Typical job control setup involves setting up a new pgrp that has control of the terminal; by convention the pgrp is assigned the pid of the first process executed in the job pipeline. When executing `foo | bar`, there's obviously no hard guarantee that by the time the shell forks to init `bar`, `foo` has not yet finished execution (except if you add cross-process synchronization post-fork but pre-exec, which is extremely heavy handed and performs noticeably poorly). Shells count on the fact that as long as they have not reaped `foo`, then job pgrp with the same pid as `foo` will still be around by the time the shell calls setpgid for `bar`.

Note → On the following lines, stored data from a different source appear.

--- src/rtl/csks_pkg.sv ---
// Shared types, constants and helpers for the clipped keyed sprite scaler.
package csks_pkg;

    // Coordinate field width and derived arithmetic widths
    localparam int C = 12;
    localparam int N = C + 1;   // quotients, sums of two coordinates
    localparam int W = C + 3;   // clip arithmetic, holds start + len

    localparam int ADDR_W = 5;

    // Register indexes on the configuration port
    localparam logic [2:0] REG_SRC_SIZE  = 3'd0;
    localparam logic [2:0] REG_DST_ORIG  = 3'd1;
    localparam logic [2:0] REG_DST_SIZE  = 3'd2;
    localparam logic [2:0] REG_CLIP_H    = 3'd3;
    localparam logic [2:0] REG_CLIP_V    = 3'd4;
    localparam logic [2:0] REG_TRANS_KEY = 3'd5;

    localparam logic [8:0] KEY_NONE = 9'd256;

    typedef struct packed {
        logic [7:0] pixel;
        logic       first_of_image;
    } t_in_item;

    typedef struct packed {
        logic [11:0] out_x;
        logic [11:0] out_y;
        logic [12:0] out_width;
        logic [12:0] out_height;
        logic [7:0]  out_pixel;
    } t_out_item;

    typedef struct packed {
        logic [C-1:0] sw;
        logic [C-1:0] sh;
        logic [C-1:0] dx;
        logic [C-1:0] dy;
        logic [C-1:0] dw;
        logic [C-1:0] dh;
        logic [C-1:0] cl;
        logic [C-1:0] cr;
        logic [C-1:0] ct;
        logic [C-1:0] cb;
        logic [8:0]   key;
    } t_cfg;

    // Which quotient the shared divider is producing
    typedef enum logic [1:0] {
        DIV_COL,
        DIV_ROW,
        DIV_K
    } t_div_sel;

    // Controller to datapath
    typedef struct packed {
        logic     load;
        logic     div_start;
        t_div_sel div_sel;
        logic     eval;
        logic     write;
    } t_cmd;

    // Datapath to controller
    typedef struct packed {
        logic div_done;
        logic out_free;
    } t_sts;

    typedef struct packed {
        logic         ok;
        logic [W-1:0] s;
        logic [W-1:0] l;
    } t_span;

    // Clip a span [start, start+len-1] to the inclusive window [lo, hi]
    function automatic t_span clip_span(input logic [W-1:0] start,
                                        input logic [W-1:0] len,
                                        input logic [C-1:0] lo,
                                        input logic [C-1:0] hi);
        logic [W-1:0] e_end;
        logic [W-1:0] s;
        logic [W-1:0] e;
        t_span        r;
        e_end = start + len - W'(1);
        s     = (start > W'(lo)) ? start : W'(lo);
        e     = (e_end < W'(hi)) ? e_end : W'(hi);
        r.ok  = (len != '0) && (s <= e);
        r.s   = s;
        r.l   = e - s + W'(1);
        return r;
    endfunction

endpackage

--- src/rtl/csks_div.sv ---
// Bit-serial restoring divider, one quotient bit per cycle.
module csks_div (
    input  logic                      i_clk,
    input  logic                      i_rst_n,
    input  logic                      i_start,
    input  logic [csks_pkg::N-1:0]    i_num,
    input  logic [csks_pkg::C-1:0]    i_den,
    output logic                      o_done,
    output logic [csks_pkg::N-1:0]    o_quot,
    output logic [csks_pkg::C-1:0]    o_rem
);

    localparam int CNT_W = $clog2(csks_pkg::N);

    logic                      r_busy;
    logic                      r_done;
    logic [CNT_W-1:0]          r_cnt;
    logic [csks_pkg::C:0]      r_rem;
    logic [csks_pkg::N-1:0]    r_quot;
    logic [csks_pkg::C-1:0]    r_den;

    logic [csks_pkg::C:0]      w_shift;
    logic                      w_ge;

    // Trial subtract of the shifted partial remainder
    assign w_shift = {r_rem[csks_pkg::C-1:0], r_quot[csks_pkg::N-1]};
    assign w_ge    = w_shift >= {1'b0, r_den};

    always_ff @(posedge i_clk) begin
        if (!i_rst_n) begin
            r_busy <= 1'b0;
            r_done <= 1'b0;
            r_cnt  <= '0;
        end else begin
            r_done <= 1'b0;
            if (i_start) begin
                r_busy <= 1'b1;
                r_cnt  <= '0;
            end else if (r_busy) begin
                r_cnt <= r_cnt + CNT_W'(1);
                if (r_cnt == CNT_W'(csks_pkg::N - 1)) begin
                    r_busy <= 1'b0;
                    r_done <= 1'b1;
                end
            end
        end
    end

    // Quotient register shifts numerator bits out and quotient bits in
    always_ff @(posedge i_clk) begin
        if (i_start) begin
            r_rem  <= '0;
            r_quot <= i_num;
            r_den  <= i_den;
        end else if (r_busy) begin
            r_rem  <= w_ge ? (w_shift - {1'b0, r_den}) : w_shift;
            r_quot <= {r_quot[csks_pkg::N-2:0], w_ge};
        end
    end

    assign o_done = r_done;
    assign o_quot = r_quot;
    assign o_rem  = r_rem[csks_pkg::C-1:0];

endmodule

--- src/rtl/csks_dp.sv ---
// Datapath: stepping state, quotients, rectangle build, clipping, output register.
module csks_dp (
    input  logic                 i_clk,
    input  logic                 i_rst_n,
    input  csks_pkg::t_cfg       i_cfg,
    input  csks_pkg::t_cmd       i_cmd,
    output csks_pkg::t_sts       o_sts,
    input  csks_pkg::t_in_item   i_in_data,
    output logic                 o_out_valid,
    output csks_pkg::t_out_item  o_out_data,
    input  logic                 i_out_stall
);

    localparam int C = csks_pkg::C;
    localparam int N = csks_pkg::N;
    localparam int W = csks_pkg::W;
    localparam int M = N + C;

    // Stepping state
    logic [C-1:0] r_src_col, r_src_row, r_dcc, r_drc, r_ca, r_ra, r_nsc, r_nsr;
    logic [C-1:0] n_src_col, n_src_row, n_dcc, n_drc, n_ca, n_ra, n_nsc, n_nsr;

    // Current item and quotients
    logic [7:0]   r_pix;
    logic [N-1:0] r_cols, r_rows, r_k;
    logic [C-1:0] r_crem, r_rrem;

    // Candidate rectangle
    logic         r_hit;
    logic [N-1:0] r_x0, r_y0, r_w0, r_h0;
    logic         n_hit;
    logic [N-1:0] n_x0, n_y0, n_w0, n_h0;

    logic                r_out_valid;
    csks_pkg::t_out_item r_out;

    // Divider hookup
    logic [N-1:0] w_num, w_quot;
    logic [C-1:0] w_den, w_rem;
    logic         w_done;

    logic         w_valid, w_mode1, w_mode2, w_dnz, w_row_end;
    logic [N-1:0] w_k, w_wc, w_hc, w_dw_left, w_dh_left;
    logic         w_sel_c, w_sel_r;
    logic [M-1:0] w_ksh;
    logic [N-1:0] w_ca_sum, w_ra_sum;
    csks_pkg::t_span w_spx, w_spy;
    logic         w_emit, w_out_free;

    assign w_valid = (i_cfg.sw != '0) && (i_cfg.sh != '0) &&
                     (r_src_col < i_cfg.sw) && (r_src_row < i_cfg.sh);
    assign w_mode1 = i_cfg.sw < i_cfg.dw;
    assign w_mode2 = i_cfg.sw > i_cfg.dw;
    assign w_dnz   = (i_cfg.dw != '0) && (i_cfg.dh != '0);

    // Operand select for the shared divider
    always_comb begin
        case (i_cmd.div_sel)
            csks_pkg::DIV_COL: begin
                w_num = w_mode1 ? {1'b0, i_cfg.dw} : {1'b0, i_cfg.sw};
                w_den = w_mode1 ? i_cfg.sw : i_cfg.dw;
            end
            csks_pkg::DIV_ROW: begin
                w_num = w_mode1 ? {1'b0, i_cfg.dh} : {1'b0, i_cfg.sh};
                w_den = w_mode1 ? i_cfg.sh : i_cfg.dh;
            end
            csks_pkg::DIV_K: begin
                w_num = {1'b0, i_cfg.dh} - {1'b0, r_ra} + {1'b0, i_cfg.sh} - N'(1);
                w_den = i_cfg.sh;
            end
            default: begin
                w_num = '0;
                w_den = '0;
            end
        endcase
    end

    csks_div u_div (
        .i_clk   (i_clk),
        .i_rst_n (i_rst_n),
        .i_start (i_cmd.div_start),
        .i_num   (w_num),
        .i_den   (w_den),
        .o_done  (w_done),
        .o_quot  (w_quot),
        .o_rem   (w_rem)
    );

    // Rectangle extents for the current pixel
    assign w_k       = ((r_rows == '0) && (r_ra < i_cfg.dh)) ? r_k : N'(1);
    assign w_ca_sum  = {1'b0, r_ca} + {1'b0, r_crem};
    assign w_ra_sum  = {1'b0, r_ra} + {1'b0, r_rrem};
    assign w_wc      = r_cols + N'(w_ca_sum >= {1'b0, i_cfg.sw});
    assign w_hc      = r_rows + N'(w_ra_sum >= {1'b0, i_cfg.sh});
    assign w_dw_left = {1'b0, i_cfg.dw} - {1'b0, r_dcc};
    assign w_dh_left = {1'b0, i_cfg.dh} - {1'b0, r_drc};
    assign w_sel_c   = (r_src_col == r_nsc) && (r_dcc < i_cfg.dw);
    assign w_sel_r   = (r_src_row == r_nsr) && (r_drc < i_cfg.dh);
    assign w_row_end = ({1'b0, r_src_col} + N'(1)) >= {1'b0, i_cfg.sw};
    assign w_ksh     = w_k * i_cfg.sh;

    always_comb begin
        n_x0 = '0;
        n_y0 = '0;
        n_w0 = '0;
        n_h0 = '0;
        if (w_mode1) begin
            n_x0 = {1'b0, i_cfg.dx} + {1'b0, r_dcc};
            n_y0 = {1'b0, i_cfg.dy} + {1'b0, r_drc};
            n_w0 = (r_dcc >= i_cfg.dw) ? '0 : ((w_wc < w_dw_left) ? w_wc : w_dw_left);
            n_h0 = (r_drc >= i_cfg.dh) ? '0 : ((w_hc < w_dh_left) ? w_hc : w_dh_left);
        end else if (w_mode2) begin
            if (w_dnz) begin
                n_x0 = {1'b0, i_cfg.dx} + {1'b0, r_dcc};
                n_y0 = {1'b0, i_cfg.dy} + {1'b0, r_drc};
                n_w0 = N'(w_sel_c);
                n_h0 = w_sel_r ? ((w_k < w_dh_left) ? w_k : w_dh_left) : '0;
            end
        end else begin
            n_x0 = {1'b0, i_cfg.dx} + {1'b0, r_src_col};
            n_y0 = {1'b0, i_cfg.dy} + {1'b0, r_src_row};
            n_w0 = N'(1);
            n_h0 = N'(1);
        end
        n_hit = w_valid && (i_cfg.key[8] || (r_pix != i_cfg.key[7:0]));
    end

    // Next stepping state
    always_comb begin
        logic [N-1:0] ca_t, ra_t, step;
        logic [M-1:0] ra_m;
        n_src_col = r_src_col;
        n_src_row = r_src_row;
        n_dcc     = r_dcc;
        n_drc     = r_drc;
        n_ca      = r_ca;
        n_ra      = r_ra;
        n_nsc     = r_nsc;
        n_nsr     = r_nsr;
        ca_t      = '0;
        ra_t      = '0;
        step      = '0;
        ra_m      = '0;
        if (w_valid && w_mode1) begin
            ca_t  = (w_ca_sum >= {1'b0, i_cfg.sw}) ? (w_ca_sum - {1'b0, i_cfg.sw}) : w_ca_sum;
            n_ca  = ca_t[C-1:0];
            ca_t  = {1'b0, r_dcc} + w_wc;
            n_dcc = ca_t[C-1:0];
            if (w_row_end && (i_cfg.dh != '0)) begin
                ra_t  = (w_ra_sum >= {1'b0, i_cfg.sh}) ? (w_ra_sum - {1'b0, i_cfg.sh})
                                                       : w_ra_sum;
                n_ra  = ra_t[C-1:0];
                ra_t  = {1'b0, r_drc} + w_hc;
                n_drc = ra_t[C-1:0];
            end
        end else if (w_valid && w_mode2 && w_dnz) begin
            if (w_sel_c) begin
                n_dcc = r_dcc + C'(1);
                ca_t  = {1'b0, r_ca} + {1'b0, r_crem};
                step  = r_cols;
                if (ca_t >= {1'b0, i_cfg.dw}) begin
                    ca_t = ca_t - {1'b0, i_cfg.dw};
                    step = step + N'(1);
                end
                n_ca  = ca_t[C-1:0];
                step  = {1'b0, r_nsc} + step;
                n_nsc = step[C-1:0];
            end
            if (w_row_end && w_sel_r) begin
                if (r_rows != '0) begin
                    n_drc = r_drc + C'(1);
                    ra_t  = {1'b0, r_ra} + {1'b0, r_rrem};
                    step  = r_rows;
                    if (ra_t >= {1'b0, i_cfg.dh}) begin
                        ra_t = ra_t - {1'b0, i_cfg.dh};
                        step = step + N'(1);
                    end
                    n_ra  = ra_t[C-1:0];
                    step  = {1'b0, r_nsr} + step;
                    n_nsr = step[C-1:0];
                end else begin
                    ra_t  = {1'b0, r_drc} + w_k;
                    n_drc = ra_t[C-1:0];
                    ra_m  = M'(r_ra) + w_ksh - M'(i_cfg.dh);
                    n_ra  = (r_ra < i_cfg.dh) ? ra_m[C-1:0] : '0;
                    n_nsr = r_nsr + C'(1);
                end
            end
        end
        // End of a source row restarts the column state
        if (w_row_end) begin
            n_src_col = '0;
            n_dcc     = '0;
            n_ca      = '0;
            n_nsc     = '0;
            if (r_src_row < i_cfg.sh) n_src_row = r_src_row + C'(1);
        end else begin
            n_src_col = r_src_col + C'(1);
        end
    end

    // Stepping state registers
    always_ff @(posedge i_clk) begin
        if (!i_rst_n) begin
            r_src_col <= '0;
            r_src_row <= '0;
            r_dcc     <= '0;
            r_drc     <= '0;
            r_ca      <= '0;
            r_ra      <= '0;
            r_nsc     <= '0;
            r_nsr     <= '0;
        end else if (i_cmd.load && i_in_data.first_of_image) begin
            r_src_col <= '0;
            r_src_row <= '0;
            r_dcc     <= '0;
            r_drc     <= '0;
            r_ca      <= '0;
            r_ra      <= '0;
            r_nsc     <= '0;
            r_nsr     <= '0;
        end else if (i_cmd.eval) begin
            r_src_col <= n_src_col;
            r_src_row <= n_src_row;
            r_dcc     <= n_dcc;
            r_drc     <= n_drc;
            r_ca      <= n_ca;
            r_ra      <= n_ra;
            r_nsc     <= n_nsc;
            r_nsr     <= n_nsr;
        end
    end

    // Item, quotient and candidate payload
    always_ff @(posedge i_clk) begin
        if (i_cmd.load) r_pix <= i_in_data.pixel;
        if (w_done) begin
            case (i_cmd.div_sel)
                csks_pkg::DIV_COL: begin
                    r_cols <= w_quot;
                    r_crem <= w_rem;
                end
                csks_pkg::DIV_ROW: begin
                    r_rows <= w_quot;
                    r_rrem <= w_rem;
                end
                csks_pkg::DIV_K: r_k <= w_quot;
                default: ;
            endcase
        end
        if (i_cmd.eval) begin
            r_hit <= n_hit;
            r_x0  <= n_x0;
            r_y0  <= n_y0;
            r_w0  <= n_w0;
            r_h0  <= n_h0;
        end
    end

    // Clip and hand the rectangle to the output register
    assign w_spx      = csks_pkg::clip_span(W'(r_x0), W'(r_w0), i_cfg.cl, i_cfg.cr);
    assign w_spy      = csks_pkg::clip_span(W'(r_y0), W'(r_h0), i_cfg.ct, i_cfg.cb);
    assign w_emit     = r_hit && w_spx.ok && w_spy.ok;
    assign w_out_free = !r_out_valid || !i_out_stall;

    // Set on a new rectangle, hold while stalled, clear after a transfer
    always_ff @(posedge i_clk) begin
        if (!i_rst_n) begin
            r_out_valid <= 1'b0;
        end else begin
            r_out_valid <= (i_cmd.write && w_out_free && w_emit) ||
                           (r_out_valid && i_out_stall);
        end
    end

    always_ff @(posedge i_clk) begin
        if (i_cmd.write && w_out_free && w_emit) begin
            r_out.out_x      <= w_spx.s[11:0];
            r_out.out_y      <= w_spy.s[11:0];
            r_out.out_width  <= w_spx.l[12:0];
            r_out.out_height <= w_spy.l[12:0];
            r_out.out_pixel  <= r_pix;
        end
    end

    assign o_sts.div_done = w_done;
    assign o_sts.out_free = w_out_free;
    assign o_out_valid    = r_out_valid;
    assign o_out_data     = r_out;

endmodule

--- src/rtl/csks_ctrl.sv ---
// Controller: sequences accept, three divisions, evaluation and output write.
module csks_ctrl (
    input  logic            i_clk,
    input  logic            i_rst_n,
    input  logic            i_in_valid,
    output logic            o_busy,
    output csks_pkg::t_cmd  o_cmd,
    input  csks_pkg::t_sts  i_sts
);

    typedef enum logic [2:0] {
        S_IDLE,
        S_DIV_COL,
        S_DIV_ROW,
        S_DIV_K,
        S_EVAL,
        S_WRITE
    } t_state;

    t_state             r_state;
    logic               r_div_start;
    csks_pkg::t_div_sel r_div_sel;
    logic               r_eval;
    logic               r_write;
    logic               w_load;

    assign w_load = i_in_valid && (r_state == S_IDLE);

    // State and registered commands
    always_ff @(posedge i_clk) begin
        if (!i_rst_n) begin
            r_state     <= S_IDLE;
            r_div_start <= 1'b0;
            r_div_sel   <= csks_pkg::DIV_COL;
            r_eval      <= 1'b0;
            r_write     <= 1'b0;
        end else begin
            r_div_start <= 1'b0;
            r_eval      <= 1'b0;
            case (r_state)
                S_IDLE: begin
                    if (w_load) begin
                        r_state     <= S_DIV_COL;
                        r_div_start <= 1'b1;
                        r_div_sel   <= csks_pkg::DIV_COL;
                    end
                end
                S_DIV_COL: begin
                    if (i_sts.div_done) begin
                        r_state     <= S_DIV_ROW;
                        r_div_start <= 1'b1;
                        r_div_sel   <= csks_pkg::DIV_ROW;
                    end
                end
                S_DIV_ROW: begin
                    if (i_sts.div_done) begin
                        r_state     <= S_DIV_K;
                        r_div_start <= 1'b1;
                        r_div_sel   <= csks_pkg::DIV_K;
                    end
                end
                S_DIV_K: begin
                    if (i_sts.div_done) begin
                        r_state <= S_EVAL;
                        r_eval  <= 1'b1;
                    end
                end
                S_EVAL: begin
                    r_state <= S_WRITE;
                    r_write <= 1'b1;
                end
                S_WRITE: begin
                    if (i_sts.out_free) begin
                        r_state <= S_IDLE;
                        r_write <= 1'b0;
                    end
                end
                default: r_state <= S_IDLE;
            endcase
        end
    end

    assign o_busy          = r_state != S_IDLE;
    assign o_cmd.load      = w_load;
    assign o_cmd.div_start = r_div_start;
    assign o_cmd.div_sel   = r_div_sel;
    assign o_cmd.eval      = r_eval;
    assign o_cmd.write     = r_write;

endmodule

Apart from the bigger issue that using pfind() instead of pfind_any() here prevents a subsequent process in the same job from getting access to a shell that was assigned over to the newly minted pgrp that now contains only zombies, EACCES is used to distinguish between actual errors calling setpgid (e.g. EPERM, EINVAL, and in other cases, ESRCH) that qualify as exceptions stemming from incorrect call semantics from the unavoidable race condition where a shell needs to call setpgid but is scheduled after the child's fork+exec has already occurred. So shells abort or error out when ESRCH is returned, but silently ignore EACCES because it's an expected race condition. This exact behavior is actually spelled out in the POSIX.1-2004's setpgid page under the section entitled "RATIONALE" [1] (I don't have a copy of POSIX.1-2001 in front of me right now).

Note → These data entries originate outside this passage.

--- src/rtl/core/c2s_pkg.sv ---
package c2s_pkg;

   localparam int COORD_WIDTH  = 24;
   localparam int ANGLE_WIDTH  = 16;
   localparam int RADIUS_WIDTH = 24;

   // square-root unit: 64-bit radicand, one result bit per stage
   localparam int SQ_IN_W = 64;
   localparam int ROOT_W  = SQ_IN_W / 2;
   localparam int REM_W   = ROOT_W + 3;

   // angle unit: signed datapath, operands normalized to [2^58, 2^59)
   localparam int COR_W        = 62;
   localparam int NORM_TOP     = 59;
   localparam int NORM_STEPS   = 6;
   localparam int CORDIC_STEPS = 31;
   localparam int BAM_W        = 32;

   // prescale of x^2+y^2 by 4^k, k found in five binary steps
   localparam int SCALE_STEPS = 5;

   localparam int FRONT_LAT = 2 + SCALE_STEPS;
   localparam int SQRT_LAT  = ROOT_W;
   localparam int COR_LAT   = 2 + NORM_STEPS + CORDIC_STEPS + 1;
   localparam int TOTAL_LAT = FRONT_LAT + SQRT_LAT + COR_LAT;

   // atan(2^-i) in units of pi/2^31
   localparam logic [BAM_W-1:0] ATAN_TABLE [CORDIC_STEPS] = '{
      32'd536870912, 32'd316933406, 32'd167458907, 32'd85004756, 32'd42667331,
      32'd21354465,  32'd10679838,  32'd5340245,   32'd2670163,  32'd1335087,
      32'd667544,    32'd333772,    32'd166886,    32'd83443,    32'd41722,
      32'd20861,     32'd10430,     32'd5215,      32'd2608,     32'd1304,
      32'd652,       32'd326,       32'd163,       32'd81,       32'd41,
      32'd20,        32'd10,        32'd5,         32'd3,        32'd1,
      32'd1
   };

   typedef enum logic [1:0] {
      STAT_OK     = 2'd0,
      STAT_Z_AXIS = 2'd1,
      STAT_ORIGIN = 2'd2
   } status_type;

   typedef logic signed [COR_W-1:0]  cor_word_type;
   typedef logic [ANGLE_WIDTH-1:0]   angle_type;
   typedef logic [SQ_IN_W-1:0]       radicand_type;
   typedef logic [ROOT_W-1:0]        root_type;

   typedef struct packed {
      logic       valid;
      status_type status;
   } tag_type;

endpackage
### src/rtl/pft_result_fifo.sv
module pft_result_fifo
   import pft_pkg::*;
(
   input  logic       clock,
   input  logic       reset,
   input  logic [1:0] push_count,
   input  result_type push0,
   input  result_type push1,
   output logic       space,
   output logic       out_valid,
   input  logic       out_ready,
   output result_type out_data
);

   result_type             entry_ff [RES_FIFO_DEPTH];
   logic [RES_PTR_W-1:0]   wr_ff, wr_in;
   logic [RES_PTR_W-1:0]   rd_ff, rd_in;
   logic [RES_CNT_W-1:0]   cnt_ff, cnt_in;
   logic                   pop;

   assign out_valid = (cnt_ff != '0);
   assign out_data  = entry_ff[rd_ff];
   assign pop       = out_valid && out_ready;
   // Room for the two results one byte can cause.
   assign space     = (cnt_ff <= RES_CNT_W'(RES_FIFO_DEPTH - 2));

   assign wr_in  = wr_ff + RES_PTR_W'(push_count);
   assign rd_in  = rd_ff + RES_PTR_W'(pop);
   assign cnt_in = cnt_ff + RES_CNT_W'(push_count) - RES_CNT_W'(pop);

   always_ff @(posedge clock) begin
      if (push_count != 2'd0) begin
         entry_ff[wr_ff] <= push0;
      end
      if (push_count == 2'd2) begin
         entry_ff[wr_ff + 1'b1] <= push1;
      end
   end

   always_ff @(posedge clock) begin
      if (reset) begin
         wr_ff  <= '0;
         rd_ff  <= '0;
         cnt_ff <= '0;
      end else begin
         wr_ff  <= wr_in;
         rd_ff  <= rd_in;
         cnt_ff <= cnt_in;
      end
   end

endmodule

[0]: https://github.com/fish-shell/fish-shell/issues/7474
[1]: https://pubs.opengroup.org/onlinepubs/009695399/functions/setpgid.html
Comment 4 Conrad Meyer freebsd_committer freebsd_triage 2020-11-18 17:53:06 UTC
Thanks for the additional context, Mahmoud!

I guess I'm confused on why this is a problem.  Can fish just ignore ESRCH in this context on FreeBSD?  Certainly half a dozen other shells run on FreeBSD and implement some form of job control.  E.g., /bin/sh ignores the return value of setpgid() entirely.

I don't see any requirement in POSIX around FreeBSD's ESRCH behavior (I looked at it briefly yesterday, too).
Comment 5 Mahmoud Al-Qudsi 2020-11-19 03:41:45 UTC
Thanks for bringing my attention to the approach taken by sh - it made me
realize what I'd missed. So you're right, there's no broken job control here.

This is a real issue:

> [..] prevents a subsequent process in the same job from getting access to a
> shell that was assigned over to the newly minted pgrp that now contains only
> zombies

but it doesn't apply to FreeBSD, which is why sh can get away with ignoring any
setpgid failures. (Interestingly, tcsh handles this situation by swapping pgrps
in the middle of a single job invocation.)

It turns out that while FreeBSD does not consider zombie processes as valid
targets of a setpgid(2) call, it *does* keep their pgrp around and permits
other processes to join the pgrp even if it only contains zombies.

While the original issue persists and setpgid(zombie_pid, zombie_pid) calls fail
with ESRCH instead of the expected EACCES, as you say, this is trivially handled
if you have any degree of confidence that you are specifying a target process
that is or was a valid child pid from the same session... and (more tenuously)
assuming you know this is the behavior on at least some of the platforms you are
targeting.

It's not the end of the world by any means, but I would argue that the
consideration of zombie child processes should be an everywhere or nowhere at
all type of thing (and this is where my assumption of broken job control came
from). e.g. Linux considers zombie processes in setpgid calls (only to determine
the error code) and lets new processes join pgrps that contain only zombies,
whereas some kernels (e.g. WSLv1 up until recently) don't consider zombies at
all and reclaim pgrps as soon as the last process in it exits (before it's
reaped).

That aside, I'm assuming we can all agree it would be great for the man pages to
clarify the behavior when it comes to zombie procs. Are you open to a patch?

Thanks!
Comment 6 Conrad Meyer freebsd_committer freebsd_triage 2020-11-19 18:33:13 UTC
Admittedly, I am not especially familiar with job control, shells, or setpgid.  It might be desirable for zombies to be included in more places they currently are not.  I really don't know.

I would love a patch that improves the documentation clarity in this area.